Defusing this threat is not only possible, but relatively simple (although not easy). The United States has disparate interests in, relationships with, and goals for Arab states which have significant Palestinian refugee populations (Palestinian Authority; Gaza; Jordan; Syria; Lebanon). Conversely each of those states (or entities) have something they want or need from the US. Treating the Palestinian refugee issue as a matter for bilateral negotiations between America and each state significantly mutes the ideological component, and defuses its potential use as a “weapon” in negotiations.


This strategy re-focuses the context of the refugee issue - making it a matter for logistical and operational-oriented solutions. It obliges the Arab states to confront their own responsibility for the treatment of the Palestinians within their borders as chattel (not to mention their outright persecution in Syria and Lebanon) and highlights the incongruous irony that Palestinians are still living in refugee “camps” while under the autonomous jurisdiction of their own (ostensibly democratically elected) governments in the Palestinian Authority areas and Gaza.

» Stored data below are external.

$ cat config.mk
export PLATFORM = sky130hd
export DESIGN_NAME = sm4_key_schedule
export DESIGN_NICKNAME = d
export VERILOG_FILES = /design/src/rtl/sm4_pkg.sv /design/src/rtl/sm4_key_round.sv /design/src/rtl/sm4_key_schedule.sv
export SDC_FILE = /design/constraint.sdc
export NUM_CORES = 2
export LEC_CHECK = 0
export BUFFER_PORTS_ARGS = -buffer_cell sky130_fd_sc_hd__buf_2
export CAP_MARGIN = 5
export CORE_MARGIN = 3
export CORE_UTILIZATION = 45
export CTS_CLUSTER_SIZE = 30
export DETAILED_ROUTE_END_ITERATION = 7
export GPL_TIMING_DRIVEN = 0
export HOLD_SLACK_MARGIN = 0.05
export SETUP_SLACK_MARGIN = 0.3
export SYNTH_ARGS = -nofsm -noshare
export SYNTH_HDL_FRONTEND = slang
export SYNTH_HIERARCHICAL = 1
export SYNTH_SLANG_ARGS = --single-unit
export TNS_END_PERCENT = 30
$ cat constraint.sdc
create_clock -name clk -period 5.7 [get_ports clk]
set_clock_uncertainty 0.15 [all_clocks]
set_input_delay 1.14 -clock clk [delete_from_list [all_inputs] [get_ports clk]]
set_output_delay 1.14 -clock clk [all_outputs]
set_load 0.02 [all_outputs]
$ cat src/rtl/sm4_pkg.sv
// Shared SM4 key-schedule constants: FK, S-box, CK table, state encoding and helpers.
package sm4_pkg;

   localparam int unsigned WORD_W   = 32;
   localparam int unsigned KEY_W    = 128;
   localparam int unsigned N_ROUNDS = 32;
   localparam int unsigned IDX_W    = 5;

   localparam logic [IDX_W-1:0] LAST_IDX = IDX_W'(N_ROUNDS - 1);

   typedef enum logic [1:0] {
      ST_IDLE,
      ST_EXPAND,
      ST_READY,
      ST_STREAM
   } state_e;

   localparam logic [WORD_W-1:0] FK [4] = '{
      32'hA3B1BAC6, 32'h56AA3350, 32'h677D9197, 32'hB27022DC
   };

   localparam logic [KEY_W-1:0] FK_WORDS = {FK[0], FK[1], FK[2], FK[3]};

   localparam logic [7:0] SBOX [256] = '{
      8'hD6, 8'h90, 8'hE9, 8'hFE, 8'hCC, 8'hE1, 8'h3D, 8'hB7, 8'h16, 8'hB6, 8'h14, 8'hC2, 8'h28, 8'hFB, 8'h2C, 8'h05,
      8'h2B, 8'h67, 8'h9A, 8'h76, 8'h2A, 8'hBE, 8'h04, 8'hC3, 8'hAA, 8'h44, 8'h13, 8'h26, 8'h49, 8'h86, 8'h06, 8'h99,
      8'h9C, 8'h42, 8'h50, 8'hF4, 8'h91, 8'hEF, 8'h98, 8'h7A, 8'h33, 8'h54, 8'h0B, 8'h43, 8'hED, 8'hCF, 8'hAC, 8'h62,
      8'hE4, 8'hB3, 8'h1C, 8'hA9, 8'hC9, 8'h08, 8'hE8, 8'h95, 8'h80, 8'hDF, 8'h94, 8'hFA, 8'h75, 8'h8F, 8'h3F, 8'hA6,
      8'h47, 8'h07, 8'hA7, 8'hFC, 8'hF3, 8'h73, 8'h17, 8'hBA, 8'h83, 8'h59, 8'h3C, 8'h19, 8'hE6, 8'h85, 8'h4F, 8'hA8,
      8'h68, 8'h6B, 8'h81, 8'hB2, 8'h71, 8'h64, 8'hDA, 8'h8B, 8'hF8, 8'hEB, 8'h0F, 8'h4B, 8'h70, 8'h56, 8'h9D, 8'h35,
      8'h1E, 8'h24, 8'h0E, 8'h5E, 8'h63, 8'h58, 8'hD1, 8'hA2, 8'h25, 8'h22, 8'h7C, 8'h3B, 8'h01, 8'h21, 8'h78, 8'h87,
      8'hD4, 8'h00, 8'h46, 8'h57, 8'h9F, 8'hD3, 8'h27, 8'h52, 8'h4C, 8'h36, 8'h02, 8'hE7, 8'hA0, 8'hC4, 8'hC8, 8'h9E,
      8'hEA, 8'hBF, 8'h8A, 8'hD2, 8'h40, 8'hC7, 8'h38, 8'hB5, 8'hA3, 8'hF7, 8'hF2, 8'hCE, 8'hF9, 8'h61, 8'h15, 8'hA1,
      8'hE0, 8'hAE, 8'h5D, 8'hA4, 8'h9B, 8'h34, 8'h1A, 8'h55, 8'hAD, 8'h93, 8'h32, 8'h30, 8'hF5, 8'h8C, 8'hB1, 8'hE3,
      8'h1D, 8'hF6, 8'hE2, 8'h2E, 8'h82, 8'h66, 8'hCA, 8'h60, 8'hC0, 8'h29, 8'h23, 8'hAB, 8'h0D, 8'h53, 8'h4E, 8'h6F,
      8'hD5, 8'hDB, 8'h37, 8'h45, 8'hDE, 8'hFD, 8'h8E, 8'h2F, 8'h03, 8'hFF, 8'h6A, 8'h72, 8'h6D, 8'h6C, 8'h5B, 8'h51,
      8'h8D, 8'h1B, 8'hAF, 8'h92, 8'hBB, 8'hDD, 8'hBC, 8'h7F, 8'h11, 8'hD9, 8'h5C, 8'h41, 8'h1F, 8'h10, 8'h5A, 8'hD8,
      8'h0A, 8'hC1, 8'h31, 8'h88, 8'hA5, 8'hCD, 8'h7B, 8'hBD, 8'h2D, 8'h74, 8'hD0, 8'h12, 8'hB8, 8'hE5, 8'hB4, 8'hB0,
      8'h89, 8'h69, 8'h97, 8'h4A, 8'h0C, 8'h96, 8'h77, 8'h7E, 8'h65, 8'hB9, 8'hF1, 8'h09, 8'hC5, 8'h6E, 8'hC6, 8'h84,
      8'h18, 8'hF0, 8'h7D, 8'hEC, 8'h3A, 8'hDC, 8'h4D, 8'h20, 8'h79, 8'hEE, 8'h5F, 8'h3E, 8'hD7, 8'hCB, 8'h39, 8'h48
   };

   // CK_i byte j = (4i+j)*7 mod 256, precomputed so no multiplier is built.
   localparam logic [WORD_W-1:0] CK [N_ROUNDS] = '{
      32'h00070E15, 32'h1C232A31, 32'h383F464D, 32'h545B6269,
      32'h70777E85, 32'h8C939AA1, 32'hA8AFB6BD, 32'hC4CBD2D9,
      32'hE0E7EEF5, 32'hFC030A11, 32'h181F262D, 32'h343B4249,
      32'h50575E65, 32'h6C737A81, 32'h888F969D, 32'hA4ABB2B9,
      32'hC0C7CED5, 32'hDCE3EAF1, 32'hF8FF060D, 32'h141B2229,
      32'h30373E45, 32'h4C535A61, 32'h686F767D, 32'h848B9299,
      32'hA0A7AEB5, 32'hBCC3CAD1, 32'hD8DFE6ED, 32'hF4FB0209,
      32'h10171E25, 32'h2C333A41, 32'h484F565D, 32'h646B7279
   };

   function automatic logic [WORD_W-1:0] ck_word(input logic [IDX_W-1:0] i);
      return CK[i];
   endfunction

   function automatic logic [WORD_W-1:0] rot_l32(input logic [WORD_W-1:0] x, input int unsigned n);
      return (x << n) | (x >> (WORD_W - n));
   endfunction

endpackage

$ cat src/rtl/sm4_key_round.sv
// One SM4 key-expansion round: rk = k0 ^ T'(k1 ^ k2 ^ k3 ^ ck). Purely combinational.
module sm4_key_round
   import sm4_pkg::*;
(
   input  logic [WORD_W-1:0] k0_i,
   input  logic [WORD_W-1:0] k1_i,
   input  logic [WORD_W-1:0] k2_i,
   input  logic [WORD_W-1:0] k3_i,
   input  logic [WORD_W-1:0] ck_i,
   output logic [WORD_W-1:0] rk_c_o
);

   logic [WORD_W-1:0] mix_c;
   logic [WORD_W-1:0] sub_c;

   always_comb begin
      mix_c  = k1_i ^ k2_i ^ k3_i ^ ck_i;
      sub_c  = {SBOX[mix_c[31:24]], SBOX[mix_c[23:16]], SBOX[mix_c[15:8]], SBOX[mix_c[7:0]]};
      rk_c_o = k0_i ^ sub_c ^ rot_l32(sub_c, 13) ^ rot_l32(sub_c, 23);
   end

endmodule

Such a refocusing is also a boon for US policy interests, both in the short and long term. In re-evaluating a long-held but faulty axiom of 20th century American foreign policy, the Obama administration can signal its intent to establish “cooperative dominance” that is oriented toward productive results rather than ideological posturing for the new, 21st century realities in the Middle East. President Obama can establish a pattern of pragmatic diplomacy that alerts both the new and old Arab regimes that the United States is interested not in ceaseless dogmatic whining but in brass-tacks negotiating intended to produce real payoffs.


Finally, employing such approach would go a long way toward compelling the Arabs and Palestinians to stop rewriting history to accommodate the myth that the West (and specifically Israel) created the refugee problem. Palestinian recidivism and a selective historical memory prevent the acknowledgement that it was the Arab rejection of UN Resolution 181 and the Partition Plan that created the Palestinian refugee problem. Ending the refugee problem means (among other things) dismantling UNRWA and other enabling NGOs and requiring the Palestinians and Arab states to step up and take responsibility for both past actions and the future disposition of those who would be citizens.


As Israel absorbed approximately a million Jewish refugees from Arab and Muslim nations in the wake of independence in 1948 alone, it is time for the Palestinians to be freed of refugee “servitude” by their leaders. Whatever the timetable for an independent Palestinian state – and it is coming, as part of a viable two-state solution – it is long past due that Palestinian and Arab leaders stop using their people as negotiating chips and start recognizing them as citizens with full rights where they live today.


Nicole Brackman, Ph.D. is a former Soref Fellow at The Washington Institute for Near East Policy. Asaf Romirowsky is a Philadelphia-based Middle East analyst, a lecturer in history at Pennsylvania State University and an adjunct scholar at the Middle East Forum.